Abstract

'Grey hat' apps are a new phenomenon in software that enable street hackers to delve into our smartphone and access our data, and more besides. Wireless analysis applications are plentiful across Windows, Mac and Linux operating systems. Netstumbler, PRTG Network Monitor, and Wireshark all do the same sort of job. However, lugging around a laptop is not as easy as toting a slimline smartphone. Now the open nature of Google's Android, coupled with the immense portability of smartphones, has created a new genre of wireless apps that do everything the laptop applications do, but on a wider scale.
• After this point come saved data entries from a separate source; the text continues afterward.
File: config.mk
export PLATFORM = sky130hd
export DESIGN_NAME = pairwise_regression_gradient
export DESIGN_NICKNAME = d
export VERILOG_FILES = /design/src/hw/rtl/prg_pkg.sv /design/src/hw/rtl/pairwise_regression_gradient.sv /design/src/hw/rtl/prg_ram.sv /design/src/hw/rtl/prg_dp.sv /design/src/hw/rtl/prg_seq.sv
export SDC_FILE = /design/constraint.sdc
export NUM_CORES = 1
export LEC_CHECK = 0
export BUFFER_PORTS_ARGS = -buffer_cell sky130_fd_sc_hd__buf_2
export CORE_MARGIN = 1
export CORE_UTILIZATION = 45
export DETAILED_ROUTE_END_ITERATION = 7
export PLACE_DENSITY = 0.69
export SETUP_SLACK_MARGIN = 0.3
export SLEW_MARGIN = 40
export SYNTH_ARGS = -nofsm -noshare
export SYNTH_HDL_FRONTEND = slang
export SYNTH_SLANG_ARGS = --single-unit
File: constraint.sdc
create_clock -name clk -period 22.4 [get_ports clk]
set_clock_uncertainty 0.2 [all_clocks]
set_input_delay 3.36 -clock clk [delete_from_list [all_inputs] [get_ports clk]]
set_output_delay 3.36 -clock clk [all_outputs]
set_load 0.005 [all_outputs]
File: src/hw/rtl/prg_pkg.sv
// ----------------------------------------------------------------------------
// prg_pkg
// Shared widths, control struct and saturation helper for the pairwise
// regression gradient block.
// ----------------------------------------------------------------------------
package prg_pkg;

  localparam int DATA_W           = 16;
  localparam int IDX_W            = 4;
  localparam int CFG_W            = 5;
  localparam int CNT_W            = 6;
  localparam int PAIR_W           = 7;
  localparam int PROD_W           = 2 * DATA_W;
  localparam int QUOT_W           = PROD_W - 8;
  localparam int SAT_W            = QUOT_W + 2;
  localparam int IN_TDATA_W       = 56;
  localparam int OUT_TDATA_W      = 56;
  localparam int DEF_MAX_ELEMENTS = 16;
  localparam logic [CFG_W-1:0] LEN_RESET = CFG_W'(16);

  typedef struct packed {
    logic ld_item;
    logic mul_x;
    logic ld_r;
    logic mul_r;
  } dp_ctl_t;

  function automatic logic signed [DATA_W-1:0] sat16(input logic signed [SAT_W-1:0] v);
    logic signed [DATA_W-1:0] res;
    if (v > SAT_W'(32767)) begin
      res = 16'sh7fff;
    end else if (v < -SAT_W'(32768)) begin
      res = 16'sh8000;
    end else begin
      res = v[DATA_W-1:0];
    end
    return res;
  endfunction

endpackage

File: src/hw/rtl/pairwise_regression_gradient.sv
// ----------------------------------------------------------------------------
// pairwise_regression_gradient
// Loads a sample vector, then walks its upper-triangle pairs and emits the
// residual, slope gradient and offset gradient per pair in signed Q8.8.
// ----------------------------------------------------------------------------
// load beat: written to the store, no result
// pair beat: reads x and y, residual, then r*x; one shared multiplier used twice
// pair beats: no new beat is taken until the result enters the output register
// reset: walk at pair (0,1), pair count 0, vector_length 16, store undefined
// ----------------------------------------------------------------------------
module pairwise_regression_gradient
  import prg_pkg::*;
#(
  parameter int MAX_ELEMENTS = DEF_MAX_ELEMENTS
) (
  input  logic                   clk,
  input  logic                   rst_n,
  input  logic                   in_tvalid,
  output logic                   in_tready,
  // element_index, sample_value, model_slope, model_offset
  input  logic [IN_TDATA_W-1:0]  in_tdata,
  // action
  input  logic                   in_tuser,
  output logic                   out_tvalid,
  input  logic                   out_tready,
  // residual, slope_gradient, offset_gradient, pair_number
  output logic [OUT_TDATA_W-1:0] out_tdata,
  output logic                   out_tlast,
  input  logic                   cfg_valid,
  output logic                   cfg_ready,
  input  logic [CFG_W-1:0]       cfg_data
);

  localparam int AW = (MAX_ELEMENTS > 1) ? $clog2(MAX_ELEMENTS) : 1;

  logic                     in_accept;
  logic                     wr_en;
  logic [AW-1:0]            wr_addr;
  logic [AW-1:0]            rd_addr;
  logic [DATA_W-1:0]        rd_data;
  dp_ctl_t                  ctl;
  logic                     fire;
  logic [PAIR_W-1:0]        pair_number;
  logic                     last_pair;
  logic signed [DATA_W-1:0] residual;
  logic signed [DATA_W-1:0] slope_gradient;
  logic signed [DATA_W-1:0] offset_gradient;

  logic                     out_valid_r;
  logic [OUT_TDATA_W-1:0]   out_data_r;
  logic                     out_last_r;

  assign in_accept = in_tvalid && in_tready;
  assign cfg_ready = 1'b1;

  prg_seq #(
    .MAX_ELEMENTS(MAX_ELEMENTS)
  ) u_seq (
    .clk         (clk),
    .rst_n       (rst_n),
    .in_accept   (in_accept),
    .in_action   (in_tuser),
    .in_index    (in_tdata[3:0]),
    .cfg_accept  (cfg_valid),
    .cfg_data    (cfg_data),
    .out_free    (!out_valid_r || out_tready),
    .in_ready    (in_tready),
    .wr_en       (wr_en),
    .wr_addr     (wr_addr),
    .rd_addr     (rd_addr),
    .ctl         (ctl),
    .fire        (fire),
    .pair_number (pair_number),
    .last_pair   (last_pair)
  );

  prg_ram #(
    .WIDTH(DATA_W),
    .DEPTH(MAX_ELEMENTS)
  ) u_store (
    .clk     (clk),
    .wr_en   (wr_en),
    .wr_addr (wr_addr),
    .wr_data (in_tdata[19:4]),
    .rd_addr (rd_addr),
    .rd_data (rd_data)
  );

  prg_dp u_dp (
    .clk             (clk),
    .ctl             (ctl),
    .model_slope     (in_tdata[35:20]),
    .model_offset    (in_tdata[51:36]),
    .rd_data         (rd_data),
    .residual        (residual),
    .slope_gradient  (slope_gradient),
    .offset_gradient (offset_gradient)
  );

  // output register
  always_ff @(posedge clk) begin
    if (!rst_n) begin
      out_valid_r <= 1'b0;
    end else if (fire) begin
      out_valid_r <= 1'b1;
    end else if (out_tready) begin
      out_valid_r <= 1'b0;
    end
  end

  always_ff @(posedge clk) begin
    if (fire) begin
      out_data_r <= {1'b0, pair_number, offset_gradient, slope_gradient, residual};
      out_last_r <= last_pair;
    end
  end

  assign out_tvalid = out_valid_r;
  assign out_tdata  = out_data_r;
  assign out_tlast  = out_last_r;

endmodule

File: src/hw/rtl/prg_ram.sv
// ----------------------------------------------------------------------------
// prg_ram
// Generic single write, single read RAM with registered read data.
// ----------------------------------------------------------------------------
module prg_ram #(
  parameter int WIDTH = 16,
  parameter int DEPTH = 16,
  localparam int AW = (DEPTH > 1) ? $clog2(DEPTH) : 1
) (
  input  logic             clk,
  input  logic             wr_en,
  input  logic [AW-1:0]    wr_addr,
  input  logic [WIDTH-1:0] wr_data,
  input  logic [AW-1:0]    rd_addr,
  output logic [WIDTH-1:0] rd_data
);

  logic [WIDTH-1:0] mem [DEPTH];
  logic [WIDTH-1:0] rd_data_r;

  always_ff @(posedge clk) begin
    if (wr_en) begin
      mem[wr_addr] <= wr_data;
    end
    rd_data_r <= mem[rd_addr];
  end

  assign rd_data = rd_data_r;

endmodule

File: src/hw/rtl/prg_dp.sv
// ----------------------------------------------------------------------------
// prg_dp
// Datapath with one shared signed multiplier: forms the residual, then the
// slope and offset gradients, all saturated to 16 bits.
// ----------------------------------------------------------------------------
module prg_dp
  import prg_pkg::*;
(
  input  logic                     clk,
  input  dp_ctl_t                  ctl,
  input  logic signed [DATA_W-1:0] model_slope,
  input  logic signed [DATA_W-1:0] model_offset,
  input  logic signed [DATA_W-1:0] rd_data,
  output logic signed [DATA_W-1:0] residual,
  output logic signed [DATA_W-1:0] slope_gradient,
  output logic signed [DATA_W-1:0] offset_gradient
);

  logic signed [DATA_W-1:0] slope_r;
  logic signed [DATA_W-1:0] offset_r;
  logic signed [DATA_W-1:0] x_r;
  logic signed [DATA_W-1:0] r_r;
  logic signed [PROD_W-1:0] prod_r;

  logic signed [DATA_W-1:0] mul_a;
  logic signed [DATA_W-1:0] mul_b;
  logic signed [PROD_W-1:0] mul_p;
  logic signed [QUOT_W-1:0] quot;
  logic signed [SAT_W-1:0]  res_sum;
  logic signed [SAT_W-1:0]  sg_sum;
  logic signed [SAT_W-1:0]  og_sum;

  // shared multiplier: slope*x first, then r*x
  assign mul_a = ctl.mul_r ? r_r : slope_r;
  assign mul_b = ctl.mul_r ? x_r : rd_data;
  assign mul_p = mul_a * mul_b;

  // floor division by 256
  assign quot = prod_r[PROD_W-1:8];

  assign res_sum = {{2{quot[QUOT_W-1]}}, quot}
                 + {{(SAT_W-DATA_W){offset_r[DATA_W-1]}}, offset_r}
                 - {{(SAT_W-DATA_W){rd_data[DATA_W-1]}}, rd_data};
  assign sg_sum  = SAT_W'(0) - {quot[QUOT_W-1], quot, 1'b0};
  assign og_sum  = SAT_W'(0) - {{(SAT_W-DATA_W-1){r_r[DATA_W-1]}}, r_r, 1'b0};

  always_ff @(posedge clk) begin
    if (ctl.ld_item) begin
      slope_r  <= model_slope;
      offset_r <= model_offset;
    end
    if (ctl.mul_x) begin
      x_r <= rd_data;
    end
    if (ctl.mul_x || ctl.mul_r) begin
      prod_r <= mul_p;
    end
    if (ctl.ld_r) begin
      r_r <= sat16(res_sum);
    end
  end

  assign residual        = r_r;
  assign slope_gradient  = sat16(sg_sum);
  assign offset_gradient = sat16(og_sum);

endmodule

File: src/hw/rtl/prg_seq.sv
// ----------------------------------------------------------------------------
// prg_seq
// Sequencer: length register, pair walk, store access and datapath steps.
// ----------------------------------------------------------------------------
module prg_seq
  import prg_pkg::*;
#(
  parameter int MAX_ELEMENTS = DEF_MAX_ELEMENTS,
  localparam int AW = (MAX_ELEMENTS > 1) ? $clog2(MAX_ELEMENTS) : 1
) (
  input  logic              clk,
  input  logic              rst_n,
  input  logic              in_accept,
  input  logic              in_action,
  input  logic [IDX_W-1:0]  in_index,
  input  logic              cfg_accept,
  input  logic [CFG_W-1:0]  cfg_data,
  input  logic              out_free,
  output logic              in_ready,
  output logic              wr_en,
  output logic [AW-1:0]     wr_addr,
  output logic [AW-1:0]     rd_addr,
  output dp_ctl_t           ctl,
  output logic              fire,
  output logic [PAIR_W-1:0] pair_number,
  output logic              last_pair
);

  localparam logic [2:0] S_IDLE = 3'd0;
  localparam logic [2:0] S_RDX  = 3'd1;
  localparam logic [2:0] S_RDY  = 3'd2;
  localparam logic [2:0] S_RES  = 3'd3;
  localparam logic [2:0] S_MUL  = 3'd4;
  localparam logic [2:0] S_FIN  = 3'd5;

  localparam logic [CNT_W-1:0] N_MAX = CNT_W'(MAX_ELEMENTS);
  localparam logic [CNT_W-1:0] N_MIN = CNT_W'(2);

  logic [2:0]        state_r, state_nxt;
  logic [CFG_W-1:0]  len_r;
  logic [CNT_W-1:0]  n_r, n_nxt;
  logic [AW-1:0]     first_r, first_nxt;
  logic [AW-1:0]     second_r, second_nxt;
  logic [PAIR_W-1:0] cnt_r, cnt_nxt;

  logic [CNT_W-1:0]  n_clamp;
  logic [CNT_W-1:0]  first_w;
  logic [CNT_W-1:0]  second_w;
  logic [CNT_W-1:0]  sec_inc;
  logic              restart;

  assign first_w  = CNT_W'(first_r);
  assign second_w = CNT_W'(second_r);
  assign sec_inc  = second_w + CNT_W'(1);

  always_comb begin
    if (CNT_W'(len_r) < N_MIN) begin
      n_clamp = N_MIN;
    end else if (CNT_W'(len_r) > N_MAX) begin
      n_clamp = N_MAX;
    end else begin
      n_clamp = CNT_W'(len_r);
    end
  end

  assign restart   = !in_action || (second_w >= n_clamp) || (first_r >= second_r);
  assign last_pair = (first_w == n_r - CNT_W'(2)) && (second_w == n_r - CNT_W'(1));
  assign wr_en     = in_accept && !in_action && (CNT_W'(in_index) < N_MAX);
  assign wr_addr   = AW'(in_index);
  assign pair_number = cnt_r;
  assign in_ready  = (state_r == S_IDLE);

  always_comb begin
    state_nxt  = state_r;
    n_nxt      = n_r;
    first_nxt  = first_r;
    second_nxt = second_r;
    cnt_nxt    = cnt_r;
    rd_addr    = first_r;
    ctl        = '0;
    fire       = 1'b0;
    case (state_r)
      S_IDLE: begin
        if (in_accept) begin
          n_nxt = n_clamp;
          if (restart) begin
            first_nxt  = '0;
            second_nxt = AW'(1);
            cnt_nxt    = '0;
          end
          if (in_action) begin
            ctl.ld_item = 1'b1;
            state_nxt   = S_RDX;
          end
        end
      end
      S_RDX: begin
        state_nxt = S_RDY;
      end
      S_RDY: begin
        rd_addr   = second_r;
        ctl.mul_x = 1'b1;
        state_nxt = S_RES;
      end
      S_RES: begin
        ctl.ld_r  = 1'b1;
        state_nxt = S_MUL;
      end
      S_MUL: begin
        ctl.mul_r = 1'b1;
        state_nxt = S_FIN;
      end
      S_FIN: begin
        if (out_free) begin
          fire      = 1'b1;
          state_nxt = S_IDLE;
          if (last_pair) begin
            first_nxt  = '0;
            second_nxt = AW'(1);
            cnt_nxt    = '0;
          end else begin
            cnt_nxt = cnt_r + PAIR_W'(1);
            if (sec_inc >= n_r) begin
              first_nxt  = first_r + AW'(1);
              second_nxt = AW'(first_w + CNT_W'(2));
            end else begin
              second_nxt = AW'(sec_inc);
            end
          end
        end
      end
      default: begin
        state_nxt = S_IDLE;
      end
    endcase
  end

  always_ff @(posedge clk) begin
    if (!rst_n) begin
      state_r  <= S_IDLE;
      len_r    <= LEN_RESET;
      n_r      <= N_MAX;
      first_r  <= '0;
      second_r <= AW'(1);
      cnt_r    <= '0;
    end else begin
      state_r  <= state_nxt;
      n_r      <= n_nxt;
      first_r  <= first_nxt;
      second_r <= second_nxt;
      cnt_r    <= cnt_nxt;
      if (cfg_accept) begin
        len_r <= cfg_data;
      end
    end
  end

endmodule
==> summary.txt <==
Clocking
  • Clk buf depth: 3
  • CTS tree: done
  • Post-CTS Resized: 0
  • CTS sink count: 445
  • Post-CTS Setup Bufs: 0
  • CTS root buf: clkbuf_16
  • Total number of H-tree levels: 2
  • Post-cts hold buffer count: 0
  • Worst skew pair latency: 600 ps
  • Worst-path clk slew: 60 ps
  • CTS buffer count: 46

Yosys
  • Cell Area, Synth: 0.0298 mm²
  • Syn_nets: 2985
  • Synth top area share: 40.2%
  • Syn_area_per_cell: 11.9 µm²
  • Post-synthesis async set-or-reset flop share: 0%
  • Most area-hungry cell type in the Yosys netlist: edfxtp_1
  • Dominant cells by area after synthesis: edfxtp_1 (40%), fa_1 (18%), ha_1 (6.3%)
  • Sequential area share after synthesis: 43.3%
  • FF+latch count, synth: 445
  • EDFF count, synth: 400
  • Main synth FF type: edfxtp_1
  • Unique masters post-synth: 78
  • Synth warn: 0
  • Cells after synthesis: 2505

Critical path
  • Reg-to-Reg End: u_dp.prod_r[29]
  • CP endpoint kind: flop
  • Worst r2r path cells: 24
  • Critical path's top delay family: adder cells
  • Crit path cell chain: nor3b_2, buf_6, mux2i_2, nor2_1, fa_1, inv_1, fa_1, inv_1, fa_1, fa_1, fa_1, inv_1, fa_1, inv_1, ha_1, a21o_1, a21o_1, a21oi_1, o21ai_0, a221oi_1, nand2_1, a31oi_1, o21bai_1, xor2_1
  • Slowest stage delay, CP: 810 ps
  • Critical path's most frequent cell: fa_1
  • Data arrival, critical path: 8460 ps
  • Crit path kind: flop to flop
  • CP max-delay cell: mux2i_2
  • Crit Reg-Reg Startpoint: u_seq.state_r[2]
  • Critical path startpoint category: flop
  • R2R Setup Slk: 14060 ps
  • Crit Path Max Fanout: 75
  • Worst path bufs/invs: 5
  • Crit path required time: 22530 ps

Die
  • I/O Pins: 127
  • Starting density of the core: 45.4%
  • Die ar.: 0.0674 mm²
  • Row cnt: 94
  • Die Wd: 260 µm
  • Die Span Y: 260 µm
  • Core Box Area: 0.0657 mm²

Global routing
  • Most Crowded Layer GR: met2
  • Met1 GRT Util: 29.7%
  • Tot GR Track Use: 22.0%
  • GRT met3 Usage: 3.12%
  • Gr ovfl total: 0
  • Grt met2 use: 36.9%
  • Vias in the first global route: 19900
  • Largest net degree at the start of global routing: 76
  • Antenna violations before repair: 5
  • First-pass GRT wire length: 114 mm

Cells and area
  • Layout Cells excl Fill: 3534
  • Layout cell share with drive strength beyond 1: 13.8%
  • Area of the multi-input gates: 0.0154 mm²
  • Synthesis-to-finish area growth: 11.2%
  • Fill cells: 5640
  • Most common cell after layout, fill and taps aside: edfxtp_1
  • Register area: 0.0129 mm²
  • Most frequent cells in the layout: edfxtp_1 (400), inv_1 (378), fa_1 (263)
  • Nets: 3109

Timing
  • Max_slew headroom: 40.8%
  • RSZ-0062 raised after global routing: no
  • Least-Margin Pin Slew: 864 ps
  • Fin crit share: 37.2%
  • Fin. Hold Viols: 0
  • Post-layout min period: 8340 ps
  • Slew Limit Fails: 0
  • FMAX: 0.120 GHz
  • Final setup TNS: 0 ps
  • Setup violations, final: 0

Job
  • Max_cap viols: 0

Route
  • Vias per inst: 5.45
  • Remaining antenna violation count after routing: 0
  • Vias post-DR: 19300
  • Avg WL per Cell: 20.4 µm
  • DR iter-0 viols: 1339
  • Drc violations: 0
  • Initial DRT Pass Iterations: 6
  • Routed WL: 72.2 mm

Hold path
  • Min-delay worst type: flop to flop
  • Hold EP: u_dp.x_r[15]
  • Min-delay src: u_store.rd_data[15]
  • Hold Path Cell Cnt: 0

Place
  • # port buffers: 120
  • GPL Wtd Cong: 0.928
  • Placed cells: 3445
  • HPWL Detailed: 54.0 mm

Outcome
  • Status: complete, no violations
-- flip-flops by register name, indices dropped and copies added, names as in the netlist, 4 cells and up --
signal	cells
u_seq.second_r	4
u_store.mem	256
u_dp.residual	16
u_seq.n_r	5
out_tdata	55
u_store.rd_data	16
u_seq.pair_number	7
u_seq.len_r	5
u_dp.offset_r	16
u_dp.x_r	16
u_seq.first_r	4
u_dp.slope_r	16
u_dp.prod_r	24
-- cells by family (layout without fill, tap and decap cells) --
kind of cell | count (synthesis) | in the layout | synth area share [%]
AO/OA/AOI/OAI | 329 | 329 | 7.49
XOR/XNOR | 103 | 103 | 3.05
adder cells (fa/ha/maj) | 413 | 413 | 23.9
buffers and inverters | 455 | 617 | 5.86
flip-flops | 445 | 445 | 43.3
multiplexers | 111 | 111 | 6.50
other | 2 | 5 | 0.0252
AND/OR/NAND/NOR | 647 | 647 | 9.90
-- worst register-to-register path: stages (launching register included) --
cell      delay [ps]
dfxtp_1          440
nor3b_2          240
buf_6            560
mux2i_2          860
nor2_1           180
fa_1             650
inv_1            170
fa_1             550
inv_1             50
fa_1             520
fa_1             440
fa_1             550
inv_1             50
fa_1             530
inv_1             40
ha_1             350
a21o_1           180
a21o_1           170
a21oi_1          130
o21ai_0          140
a221oi_1         320
nand2_1          180
a31oi_1          310
o21bai_1         120
xor2_1           150
-- area by class of cell --
| class | count | area share, % |
|---|---|---|
| tap | 864 | 3.26 |
| antenna | 3 | 0.0226 |
| clock inverter | 31 | 0.961 |
| sequential | 445 | 38.9 |
| inverter | 378 | 4.27 |
| timing repair buffer | 153 | 2.63 |
| clock buffer | 55 | 3.63 |
| multi-input combinational | 1605 | 46.3 |
-- per-layer routing --
layer / part of all wire, % / routed length (µm) / vias to the layer above
met5: 0.028 / 20 / -
met4: 2.7 / 1980 / 4
met3: 5.9 / 4290 / 124
met2: 48 / 35000 / 618
met1: 43 / 30900 / 9701
li1: - / - / 8805
-- worst max-delay path by stage --
stage                     depth (start not counted)              from               to
after floorplan                                  28  u_seq.state_r[1]  u_dp.prod_r[22]
after global placement                           24  u_seq.state_r[2]  u_dp.prod_r[29]
after detailed placement                         24  u_seq.state_r[2]  u_dp.prod_r[29]
after CTS                                        24  u_seq.state_r[2]  u_dp.prod_r[29]
after global routing                             24  u_seq.state_r[2]  u_dp.prod_r[29]
final                                            24  u_seq.state_r[2]  u_dp.prod_r[29]
-- Yosys cell counts (6+ instances only) --
library cell    n
mux2_2         18
a21o_1         60
xor2_1         37
or2_2          15
dfxtp_1        45
o21ai_1         6
xnor2_1        65
nand2b_1       30
mux2i_1        28
and3_1         16
and2_1         28
a21oi_1        76
edfxtp_1      400
fa_1          263
nor3_1         33
nor2b_1        24
nand4_1        14
buf_2           7
clkbuf_1       60
ha_1          150
a211oi_1       20
nand2_1       202
a31oi_1        21
or3_1           8
mux4_2         64
o21a_1         15
nor2_1        231
nand3_1        19
a21boi_0        6
o21ai_0        59
o211ai_1        6
inv_1         378
-- through the flow --
step | worst slack, ps | area (µm²) | hold slack [ps] | util [%]
after detailed placement | 13980 | 31600 | 213 | 48.1
after global placement | 13850 | 31500 | 216 | 47.9
after global routing | 13680 | 33200 | 247 | 50.5
after CTS | 13960 | 33200 | 229 | 50.5
final | 14060 | 33200 | 232 | 50.5
after floorplan | 14530 | 29800 | 208 | -
Power is not shown: default switching activity piles up to over one toggle a cycle in this logic, so the estimate is an artifact.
Since the end of 2011, after the release of version 4.x and 5.x of the feature-rich Apple portable operating system known as iOS, a number of wireless analysis apps have started appearing on the iPhone and iPad platforms. Conspiracy theorists have attributed the arrival of interrogative Wi-Fi network apps for the Apple portable operating system platform to the passing of former CEO Steve Jobs; but it seems that the powerful upgrade of iOS 5.x in October 2011 has given programmers the ability to dive deep into the iPhone and iPad's innermost workings to launch a species of so-called Prosumer Interrogative Network (PIN) apps. Three of these new apps SharkforRoot (Android), SubNetlnsight (iOS) and Fing (Android and iOS) also differ from their desktop peers in covering several network analysis bases on an all-in-one basis. To use a Western movie analogy, these apps can be used for 'white hat' hacking and network analysis, as well as 'black hat' hacking and cyber criminality a development that marks a new cause for concern among the mobile security sector.